Not a new phenomenon
Unfortunately, this isn’t the first time that poor mental health has been associated with the construction industry. The high prevalence of stress and other issues has often been attributed to factors such as poor job security, unfair remuneration practices, tight deadlines and the endemic issue of late payment across the industry. In fact, a report from the Building Engineering Services Association (BESA) and the Electrical Contractors Association (ECA) revealed that 90% of construction leaders have suffered from poor mental health due to late payments, with a knock-on impact on workers and their families.
While mental health issues are by no means limited to the construction workforce (across all sectors, 17 million working days were lost due to anxiety, stress or depression in 2020), the fast-paced and pressured environment associated with this industry can contribute to higher levels of stress and anxiety. Statistics also show that the risk of suicide among site-based workers is three times the national average.
The five ‘Rs’
To help employers comply with their health and safety duties and do everything they can to reduce workplace-related stress, the campaign outlines a five-step process for businesses looking to support employees’ mental health and wellbeing at work:
- Reach out – although it’s uncomfortable, the first step is to open up conversations surrounding mental health with employees – and listen to the answers. The campaign website provides a useful ‘Talking Toolkit’ with a list of conversation topics addressing common workplace problems that may be causing stress for employees.
- Recognise – this step is all about observing employee behaviour and recognising the signs of stress. This might include a member of staff taking more time off than usual, appearing withdrawn, or struggling with motivation, commitment and confidence.
- Respond – once an issue has been identified, it’s time to take action.
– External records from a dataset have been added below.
**src/shared/dbg_pkg.sv**
```systemverilog
// constants, command codes and carrier types of the single-wire debug command decoder
// assumes a bit-level wire layer outside that hands over whole bytes and takes back answer bytes
// Behaviour
// - breakpoint register is 16 bits and holds a 14-bit address matched against the bus
// - breakpoint enable and force/tag select bits steer the match logic
// - breakpoint read and write work at any time without halting the cpu
// - each command opens with an 8-bit code; all fields travel msb first
// - halted-mode commands run only while halted; non-intrusive ones run anytime
// - host waits 16 to 511 debug clocks where a delay is called for
// - a 512-cycle gap after the last host falling edge ends the current command
// - only the low 14 address bits are used; bits 15 and 14 are dropped
// - a speed sync request is answered with a timed reference pulse
// - code 18 requests a full reset in any cpu mode
// - code 90 halts the cpu when halt permit is set, else is ignored
// - E4 returns the status/control byte; C4 writes it
// - E0 reads one memory byte at an address; C0 writes one during the delay
// - E1 returns status then the byte; C1 returns status after the write
// - E2 returns the 16-bit breakpoint register; C2 loads it
// - 08 leaves the halted state and resumes at the current program counter
// - 10 runs exactly one instruction and halts again
// - 80 returns bytes from incrementing addresses until a soft reset
// - 88 stores bytes at incrementing addresses until a soft reset
// - 6B returns zero flag, carry flag and 14-bit pc; 4B writes them
// - 6F returns two zero bits and the shadow pc; 4F loads it ignoring top bits
// - with breakpoint enable clear the match logic has no effect
// - force mode halts at the next boundary; tag mode tags the matching opcode
package dbg_pkg;
	// command codes
	localparam logic [7:0] CMD_TARGET_RESET = 8'h18;
	localparam logic [7:0] CMD_HALT = 8'h90;
	localparam logic [7:0] CMD_STATUS_RD = 8'he4;
	localparam logic [7:0] CMD_CTRL_WR = 8'hc4;
	localparam logic [7:0] CMD_MEM_RD = 8'he0;
	localparam logic [7:0] CMD_MEM_RD_FLAGS = 8'he1;
	localparam logic [7:0] CMD_MEM_WR = 8'hc0;
	localparam logic [7:0] CMD_MEM_WR_FLAGS = 8'hc1;
	localparam logic [7:0] CMD_MATCH_RD = 8'he2;
	localparam logic [7:0] CMD_MATCH_WR = 8'hc2;
	localparam logic [7:0] CMD_GO = 8'h08;
	localparam logic [7:0] CMD_STEP = 8'h10;
	localparam logic [7:0] CMD_BLOCK_RD = 8'h80;
	localparam logic [7:0] CMD_BLOCK_WR = 8'h88;
	localparam logic [7:0] CMD_ACC_RD = 8'h68;
	localparam logic [7:0] CMD_ACC_WR = 8'h48;
	localparam logic [7:0] CMD_FLAGS_PC_RD = 8'h6b;
	localparam logic [7:0] CMD_FLAGS_PC_WR = 8'h4b;
	localparam logic [7:0] CMD_SHADOW_RD = 8'h6f;
	localparam logic [7:0] CMD_SHADOW_WR = 8'h4f;
	// status/control field positions
	localparam int SC_PERMIT = 7;
	localparam int SC_ACTIVE = 6;
	localparam int SC_BKPT_EN = 5;
	localparam int SC_FTS = 4;
	localparam int SC_WS = 2;
	localparam int SC_WSF = 1;
	// reset values
	localparam logic [15:0] MATCH_RESET = 16'h0000;
	localparam logic CTRL_BIT_RESET = 1'b0;
	// timing counts in debug clock cycles, then the address width
	localparam int DELAY_MIN_CYC = 16;
	localparam int DELAY_MAX_CYC = 511;
	localparam int SOFT_RESET_CYC = 512;
	localparam int SYNC_PULSE_CYC = 128;
	localparam int ADDR_W = 14;

	typedef enum logic [2:0] {
		ST_CMD = 3'b000,
		ST_GATHER = 3'b001,
		ST_EXEC = 3'b010,
		ST_MEM = 3'b011,
		ST_SEND = 3'b100
	} dec_state_t;

	// one-cycle requests to the cpu core
	typedef struct packed {
		logic reset;
		logic halt;
		logic go;
		logic step;
		logic acc_wr;
		logic flags_pc_wr;
		logic shadow_wr;
	} cpu_cmd_t;

	// memory access port, request held until acknowledged or dropped by a soft reset
	typedef struct packed {
		logic req;
		logic wr;
		logic [ADDR_W-1:0] addr;
		logic [7:0] wdata;
	} mem_port_t;

	typedef struct packed {
		dec_state_t st;
		logic [7:0] cmd;
		logic [1:0] need;
		logic [1:0] left;
		logic blk;
		logic [15:0] resp;
		logic tx_valid;
		logic permit;
		logic bken;
		logic force_tag_select;
		logic [15:0] match;
		mem_port_t mem;
		cpu_cmd_t cpu;
		logic [15:0] cpu_wdata;
		logic sync_out;
		logic bk_force;
		logic bk_tag;
	} dec_reg_t;
endpackage : dbg_pkg

```
**src/rtl/field_shift.sv**
```systemverilog
// msb-first byte assembler for command address and data fields
// assumes bytes arrive already framed by the wire layer
`timescale 1ns/1ns
module field_shift import dbg_pkg::*; #(
	parameter int W = 24
) (
	input wire logic clk,
	input wire logic nrst,
	input wire logic ce,
	input wire logic clear,
	input wire logic load,
	input wire logic [7:0] byte_in,
	output logic [W-1:0] value
);
	typedef struct packed {
		logic [W-1:0] val;
	} shf_t;
	shf_t s_q, s_d;

	// earlier bytes move up, newest byte lands low
	always_comb begin
		s_d = s_q;
		if (clear)
			s_d.val = '0;
		if (load)
			s_d.val = {s_d.val[W-9:0], byte_in};
	end

	always_ff @(posedge clk) begin
		if (!nrst)
			s_q <= '0;
		else if (ce)
			s_q <= s_d;
	end

	assign value = s_q.val;
endmodule : field_shift

```
**src/rtl/gap_timer.sv**
```systemverilog
// saturating cycle counter that pulses once when LIMIT cycles pass after restart
// assumes restart is a single-cycle event in the same clock domain
`timescale 1ns/1ns
module gap_timer import dbg_pkg::*; #(
	parameter int LIMIT = 512
) (
	input wire logic clk,
	input wire logic nrst,
	input wire logic ce,
	input wire logic restart,
	output logic hit
);
	localparam int CW = $clog2(LIMIT + 1);
	typedef struct packed {
		logic [CW-1:0] cnt;
		logic hit;
	} tmr_t;
	tmr_t s_q, s_d;

	// count up to LIMIT and hold there
	always_comb begin
		s_d = s_q;
		s_d.hit = 1'b0;
		if (restart)
			s_d.cnt = '0;
		else if (s_q.cnt != CW'(LIMIT)) begin
			s_d.cnt = s_q.cnt + CW'(1);
			s_d.hit = (s_q.cnt == CW'(LIMIT - 1));
		end
	end

	always_ff @(posedge clk) begin
		if (!nrst)
			s_q <= '0;
		else if (ce)
			s_q <= s_d;
	end

	assign hit = s_q.hit;
endmodule : gap_timer

```
**src/rtl/cmd_decoder.sv**
```systemverilog
// command decoder of the single-wire debug port, with breakpoint match and status/control
// assumes the wire layer delivers host bytes on RX_VALID, marks host falling edges on HOST_FALL
// and shifts TX_BYTE out, pulsing TX_TAKEN once the host has clocked it
`timescale 1ns/1ns
module cmd_decoder import dbg_pkg::*; (
	input wire logic MCLK,
	input wire logic NRST,
	input wire logic CE,
	input wire logic RX_VALID,
	input wire logic [7:0] RX_BYTE,
	input wire logic HOST_FALL,
	input wire logic SYNC_REQ,
	input wire logic TX_TAKEN,
	output logic TX_VALID,
	output logic [7:0] TX_BYTE,
	output logic SYNC_PULSE,
	input wire logic MEM_ACK,
	input wire logic [7:0] MEM_RDATA,
	output mem_port_t MEM_OUT,
	input wire logic CPU_HALTED,
	input wire logic CPU_WAIT_STOP,
	input wire logic MEM_FAIL,
	input wire logic [7:0] ACC_IN,
	input wire logic [1:0] FLAGS_IN,
	input wire logic [ADDR_W-1:0] PC_IN,
	input wire logic [ADDR_W-1:0] SHADOW_IN,
	output cpu_cmd_t CPU_CTRL,
	output logic [15:0] CPU_WDATA,
	input wire logic BUS_VALID,
	input wire logic OPCODE_FETCH,
	input wire logic [ADDR_W-1:0] BUS_ADDR,
	output logic BKPT_FORCE,
	output logic BKPT_TAG
);
	dec_reg_t s_q, s_d;
	logic fld_clr;
	logic fld_load;
	logic [1:0] gather_n;
	logic [23:0] fld;
	logic soft_hit;
	logic sync_hit;
	logic [7:0] stat;
	logic match_hit;

	// assembles address and data fields of the current command
	field_shift #(.W(24)) u_field (
		.clk(MCLK),
		.nrst(NRST),
		.ce(CE),
		.clear(fld_clr),
		.load(fld_load),
		.byte_in(RX_BYTE),
		.value(fld)
	);

	// idle gap since the last host falling edge
	gap_timer #(.LIMIT(SOFT_RESET_CYC)) u_gap (
		.clk(MCLK),
		.nrst(NRST),
		.ce(CE),
		.restart(HOST_FALL),
		.hit(soft_hit)
	);

	// width of the speed reference pulse; the pulse drops one cycle after the hit, so count one less
	gap_timer #(.LIMIT(SYNC_PULSE_CYC - 1)) u_sync (
		.clk(MCLK),
		.nrst(NRST),
		.ce(CE),
		.restart(SYNC_REQ),
		.hit(sync_hit)
	);

	// status byte: permit, active, enable, select, ws, wsf; other bits read zero
	always_comb begin
		stat = 8'h00;
		stat[SC_PERMIT] = s_q.permit;
		stat[SC_ACTIVE] = CPU_HALTED;
		stat[SC_BKPT_EN] = s_q.bken;
		stat[SC_FTS] = s_q.force_tag_select;
		stat[SC_WS] = CPU_WAIT_STOP;
		stat[SC_WSF] = MEM_FAIL;
	end

	assign match_hit = (BUS_ADDR == s_q.match[ADDR_W-1:0]);

	// command sequencer
	always_comb begin
		s_d = s_q;
		fld_clr = 1'b0;
		fld_load = 1'b0;
		gather_n = 2'd0;
		s_d.cpu = '0;
		// breakpoint match works in every state, also while running
		s_d.bk_force = s_q.bken && s_q.force_tag_select && BUS_VALID && match_hit;
		s_d.bk_tag = s_q.bken && !s_q.force_tag_select && OPCODE_FETCH && match_hit;
		// reference pulse starts on request and ends on the timer
		if (SYNC_REQ)
			s_d.sync_out = 1'b1;
		else if (sync_hit)
			s_d.sync_out = 1'b0;
		case (s_q.st)
			ST_CMD: begin
				if (RX_VALID) begin
					s_d.cmd = RX_BYTE;
					s_d.blk = 1'b0;
					case (RX_BYTE)
						CMD_TARGET_RESET: s_d.cpu.reset = 1'b1;
						CMD_HALT: s_d.cpu.halt = s_q.permit;
						CMD_STATUS_RD: begin
							s_d.resp = {stat, 8'h00};
							s_d.left = 2'd1;
							s_d.st = ST_SEND;
						end
						CMD_MATCH_RD: begin
							s_d.resp = s_q.match;
							s_d.left = 2'd2;
							s_d.st = ST_SEND;
						end
						CMD_CTRL_WR: gather_n = 2'd1;
						CMD_MATCH_WR: gather_n = 2'd2;
						CMD_MEM_RD, CMD_MEM_RD_FLAGS: gather_n = 2'd2;
						CMD_MEM_WR, CMD_MEM_WR_FLAGS: gather_n = 2'd3;
						CMD_GO: s_d.cpu.go = CPU_HALTED;
						CMD_STEP: s_d.cpu.step = CPU_HALTED;
						CMD_ACC_RD, CMD_FLAGS_PC_RD, CMD_SHADOW_RD: begin
							if (CPU_HALTED) begin
								if (RX_BYTE == CMD_ACC_RD)
									s_d.resp = {ACC_IN, 8'h00};
								else if (RX_BYTE == CMD_FLAGS_PC_RD)
									s_d.resp = {FLAGS_IN, PC_IN};
								else
									s_d.resp = {2'b00, SHADOW_IN};
								s_d.left = (RX_BYTE == CMD_ACC_RD) ? 2'd1 : 2'd2;
								s_d.st = ST_SEND;
							end
						end
						CMD_ACC_WR: gather_n = CPU_HALTED ? 2'd1 : 2'd0;
						CMD_FLAGS_PC_WR, CMD_SHADOW_WR, CMD_BLOCK_RD: gather_n = CPU_HALTED ? 2'd2 : 2'd0;
						CMD_BLOCK_WR: gather_n = CPU_HALTED ? 2'd3 : 2'd0;
						default: ;
					endcase
				end
			end
			ST_GATHER: begin
				fld_load = RX_VALID;
				if (RX_VALID) begin
					s_d.need = s_q.need - 2'd1;
					if (s_q.need == 2'd1)
						s_d.st = ST_EXEC;
				end
			end
			ST_EXEC: begin
				s_d.st = ST_CMD;
				case (s_q.cmd)
					CMD_CTRL_WR: begin
						s_d.bken = fld[SC_BKPT_EN];
						s_d.force_tag_select = fld[SC_FTS];
						// permit cannot be changed while already halted
						if (!CPU_HALTED)
							s_d.permit = fld[SC_PERMIT];
					end
					CMD_MATCH_WR: s_d.match = fld[15:0];
					CMD_ACC_WR: begin
						s_d.cpu.acc_wr = 1'b1;
						s_d.cpu_wdata = {8'h00, fld[7:0]};
					end
					CMD_FLAGS_PC_WR: begin
						s_d.cpu.flags_pc_wr = 1'b1;
						s_d.cpu_wdata = fld[15:0];
					end
					CMD_SHADOW_WR: begin
						s_d.cpu.shadow_wr = 1'b1;
						s_d.cpu_wdata = {2'b00, fld[ADDR_W-1:0]};
					end
					CMD_MEM_RD, CMD_MEM_RD_FLAGS, CMD_BLOCK_RD: begin
						s_d.mem.addr = fld[ADDR_W-1:0];
						s_d.mem.req = 1'b1;
						s_d.mem.wr = 1'b0;
						s_d.st = ST_MEM;
					end
					CMD_MEM_WR, CMD_MEM_WR_FLAGS, CMD_BLOCK_WR: begin
						// block write continues at the incremented address
						s_d.mem.addr = s_q.blk ? s_q.mem.addr : fld[ADDR_W+7:8];
						s_d.mem.wdata = fld[7:0];
						s_d.mem.req = 1'b1;
						s_d.mem.wr = 1'b1;
						s_d.st = ST_MEM;
					end
					default: ;
				endcase
			end
			ST_MEM: begin
				// the access finishes inside the host's delay, the answer follows the ack
				if (MEM_ACK) begin
					s_d.mem.req = 1'b0;
					s_d.st = ST_CMD;
					case (s_q.cmd)
						CMD_MEM_RD, CMD_BLOCK_RD: begin
							s_d.resp = {MEM_RDATA, 8'h00};
							s_d.left = 2'd1;
							s_d.st = ST_SEND;
						end
						CMD_MEM_RD_FLAGS: begin
							s_d.resp = {stat, MEM_RDATA};
							s_d.left = 2'd2;
							s_d.st = ST_SEND;
						end
						CMD_MEM_WR_FLAGS: begin
							s_d.resp = {stat, 8'h00};
							s_d.left = 2'd1;
							s_d.st = ST_SEND;
						end
						CMD_BLOCK_WR: begin
							s_d.mem.addr = s_q.mem.addr + ADDR_W'(1);
							s_d.blk = 1'b1;
							gather_n = 2'd1;
						end
						default: ;
					endcase
				end
			end
			ST_SEND: begin
				if (TX_TAKEN) begin
					s_d.resp = {s_q.resp[7:0], 8'h00};
					s_d.left = s_q.left - 2'd1;
					if (s_q.left == 2'd1) begin
						s_d.st = ST_CMD;
						if (s_q.cmd == CMD_BLOCK_RD) begin
							s_d.mem.addr = s_q.mem.addr + ADDR_W'(1);
							s_d.mem.req = 1'b1;
							s_d.mem.wr = 1'b0;
							s_d.st = ST_MEM;
						end
					end
				end
			end
			default: s_d.st = ST_CMD;
		endcase
		// enter field collection
		if (gather_n != 2'd0) begin
			s_d.need = gather_n;
			s_d.st = ST_GATHER;
			fld_clr = 1'b1;
		end
		// idle gap aborts whatever command is in progress
		if (soft_hit) begin
			s_d.st = ST_CMD;
			s_d.mem.req = 1'b0;
			s_d.blk = 1'b0;
		end
		s_d.tx_valid = (s_d.st == ST_SEND);
	end

	// state register, frozen while CE is low
	always_ff @(posedge MCLK) begin
		if (!NRST) begin
			s_q <= '0;
			s_q.st <= ST_CMD;
			s_q.match <= MATCH_RESET;
			s_q.permit <= CTRL_BIT_RESET;
		end else if (CE)
			s_q <= s_d;
	end

	// outputs straight from the state register
	assign TX_VALID = s_q.tx_valid;
	assign TX_BYTE = s_q.resp[15:8];
	assign SYNC_PULSE = s_q.sync_out;
	assign MEM_OUT = s_q.mem;
	assign CPU_CTRL = s_q.cpu;
	assign CPU_WDATA = s_q.cpu_wdata;
	assign BKPT_FORCE = s_q.bk_force;
	assign BKPT_TAG = s_q.bk_tag;
endmodule : cmd_decoder

```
Whether this is encouraging your employee to talk to a manager, a colleague or their GP, or putting improvements in place to support both individual employees or the workforce as a whole, this is the step that shows you’re listening.
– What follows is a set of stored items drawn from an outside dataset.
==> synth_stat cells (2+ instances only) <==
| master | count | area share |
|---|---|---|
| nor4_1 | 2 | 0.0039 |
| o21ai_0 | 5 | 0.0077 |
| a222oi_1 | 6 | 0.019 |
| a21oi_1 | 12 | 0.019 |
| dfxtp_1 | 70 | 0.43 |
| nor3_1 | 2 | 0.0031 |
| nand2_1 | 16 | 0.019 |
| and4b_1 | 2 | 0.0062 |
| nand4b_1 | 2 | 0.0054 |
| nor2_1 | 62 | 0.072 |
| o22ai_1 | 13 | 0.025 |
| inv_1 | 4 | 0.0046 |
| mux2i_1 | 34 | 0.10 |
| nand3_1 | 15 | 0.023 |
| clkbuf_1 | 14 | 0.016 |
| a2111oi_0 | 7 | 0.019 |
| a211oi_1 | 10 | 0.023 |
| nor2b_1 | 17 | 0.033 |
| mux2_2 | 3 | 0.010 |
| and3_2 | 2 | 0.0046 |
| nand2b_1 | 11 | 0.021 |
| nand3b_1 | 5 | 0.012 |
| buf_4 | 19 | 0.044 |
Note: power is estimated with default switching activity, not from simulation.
- Reflect – it’s important to check in with your employees to see whether the action you have taken is working. Ongoing reviews and adaptations play a significant part in ensuring that your staff continue to feel supported.
- Make it Routine – rather than asking once and considering it job done, it’s important to continue asking people how they are on a regular basis. It’s all about normalising these kinds of conversations about mental health.
Mental health is as important as physical health
Just as employers are legally responsible for preventing avoidable accidents in the workplace, these duties also extend to ensuring that their employees’ work environment does not contribute to excessive stress and other mental health problems. Chief Executive of HSE, Sarah Albon, said: “Work-related stress and poor mental health should be treated with the same significance as risks of poor physical health and injury. In terms of the effect it has on workers, significant and long-term stress can limit performance and impact personal lives.”
In construction, this is even more important, given that mental health issues can lead to poor concentration and tiredness, which in turn increases the likelihood of serious physical injury.